While research shows that 75% of consumers prefer working with employees in uniform, exceptions must be made for basic liberties. Yet, in 2016 alone, there were 91,503 workplace discrimination charges in the United States.
Case in point — according to Dayton Daily News — a former Premier Health security officer was actually fired for refusing to shave his beard.
The former employee, Raymond Whitsel, believes he should have been allowed to keep his job and his beard since his facial hair is part of his faith as a Norse pagan, also known as a heathen. Whitsel filed a complaint of religious discrimination with the Equal Employment Opportunity Commission’s Cincinnati office.
Premier Health stated that it does not comment on specific employees, but its campus police department has a facial hair policy that restricts the growing of beards.

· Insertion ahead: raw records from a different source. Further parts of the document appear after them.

File: src/ntpoc_pkg.sv
`timescale 1ns / 1ps
// ----------------------------------------------------------------------------
// ntpoc_pkg
// Shared types and constants for the NTP clock offset corrector.
// ----------------------------------------------------------------------------
package ntpoc_pkg;

    // Seconds between the NTP era origin (1900) and the Unix epoch (1970).
    localparam logic [31:0] NTP_UNIX_DIFF = 32'd2208988800;

    // Fraction units (2^-32 s) per millisecond, truncated.
    localparam logic [22:0] MS_DIVISOR = 23'd4294967;

    // Scale used for the first millisecond estimate: frac * 1000 / 2^32.
    localparam logic [9:0]  MS_SCALE   = 10'd1000;

    localparam int unsigned STEP_W = 8;
    localparam int unsigned SLEW_W = 10;

    localparam logic [7:0] STEP_RESET = 8'd1;
    localparam logic [9:0] SLEW_RESET = 10'd100;

    typedef enum logic [0:0] {
        CFG_STEP_THRESHOLD = 1'b0,
        CFG_SLEW_THRESHOLD = 1'b1
    } cfg_index_t;

    typedef enum logic [1:0] {
        ACT_REJECT = 2'd0,
        ACT_STEP   = 2'd1,
        ACT_SLEW   = 2'd2,
        ACT_HOLD   = 2'd3
    } action_t;

endpackage
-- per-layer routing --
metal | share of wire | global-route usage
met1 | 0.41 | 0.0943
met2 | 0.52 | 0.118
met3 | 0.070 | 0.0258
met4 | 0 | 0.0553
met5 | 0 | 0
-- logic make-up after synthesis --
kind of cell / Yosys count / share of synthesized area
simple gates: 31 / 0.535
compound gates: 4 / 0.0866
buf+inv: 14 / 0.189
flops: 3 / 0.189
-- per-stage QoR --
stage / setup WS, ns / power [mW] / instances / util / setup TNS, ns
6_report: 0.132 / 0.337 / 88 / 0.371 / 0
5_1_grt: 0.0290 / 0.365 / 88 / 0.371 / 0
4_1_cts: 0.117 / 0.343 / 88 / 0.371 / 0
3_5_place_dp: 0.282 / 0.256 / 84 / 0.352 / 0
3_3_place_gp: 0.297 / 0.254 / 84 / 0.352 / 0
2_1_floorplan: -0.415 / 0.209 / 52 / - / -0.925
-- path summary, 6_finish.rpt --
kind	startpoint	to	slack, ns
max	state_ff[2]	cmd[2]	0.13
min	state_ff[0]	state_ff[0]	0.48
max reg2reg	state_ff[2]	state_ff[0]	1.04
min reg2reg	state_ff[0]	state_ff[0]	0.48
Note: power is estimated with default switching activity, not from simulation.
### src/rtl/mks_pkg.sv
// Shared types and constants for the matrix keypad scanner.
// No dependencies; imported by every module of the block.
package mks_pkg;

   localparam int KEY_ROWS    = 4;
   localparam int KEY_COLUMNS = 4;
   localparam int ROW_W       = 2;
   localparam int COL_W       = 2;
   localparam int CODE_W      = 5;
   localparam int COUNT_W     = 16;

   localparam logic [15:0] DEBOUNCE_RESET = 16'd20;
   localparam logic [15:0] IMMEDIATE_RESET = 16'd19008;

   // register indexes, taken from paddr[2]
   localparam logic REG_DEBOUNCE  = 1'b0;
   localparam logic REG_IMMEDIATE = 1'b1;

   typedef struct packed {
      logic [COUNT_W-1:0] debounce_ticks;
      logic [15:0]        immediate_key_mask;
   } cfg_type;

   typedef struct packed {
      logic [KEY_COLUMNS-1:0] column_drive;
      logic                   key_valid;
      logic [CODE_W-1:0]      key_code;
   } rsp_type;

endpackage
**config.mk**
```make
export PLATFORM = sky130hd
export DESIGN_NAME = bff_ctrl
export DESIGN_NICKNAME = d
export VERILOG_FILES = /design/src/hw/rtl/bff_pkg.sv /design/src/hw/rtl/bff_ctrl.sv
export SDC_FILE = /design/constraint.sdc
export NUM_CORES = 1
export LEC_CHECK = 0
export ABC_AREA = 1
export BUFFER_PORTS_ARGS = -buffer_cell sky130_fd_sc_hd__buf_2
export CAP_MARGIN = 20
export CORE_MARGIN = 2
export CORE_UTILIZATION = 40
export DETAILED_ROUTE_END_ITERATION = 7
export PLACE_DENSITY = 0.72
export SYNTH_ARGS = -nofsm -noshare
export SYNTH_HDL_FRONTEND = slang
export SYNTH_SLANG_ARGS = --single-unit
```
**constraint.sdc**
```tcl
create_clock -name clk_i -period 2.67 [get_ports clk_i]
set_clock_uncertainty 0.1 [all_clocks]
set_input_delay 0 -clock clk_i [delete_from_list [all_inputs] [get_ports clk_i]]
set_output_delay 0 -clock clk_i [all_outputs]
set_load 0.005 [all_outputs]
```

“Miami Valley Hospital and Premier Health do not discriminate on the basis of religion, and we have a process in place to review and grant requests for religious accommodations in accordance with the law,” Premier officials said.
Whitsel previously worked for Good Samaritan Hospital for 12 years and was fired in late July after he refused to comply with a new grooming policy requiring security employees to be clean shaven.
“Wearing a beard is a central tenet of Mr. Whitsel’s faith in keeping with the Old Norse ways,” according to a statement from Whitsel’s attorney. “This reality has been recognized by other employers, including the federal government.”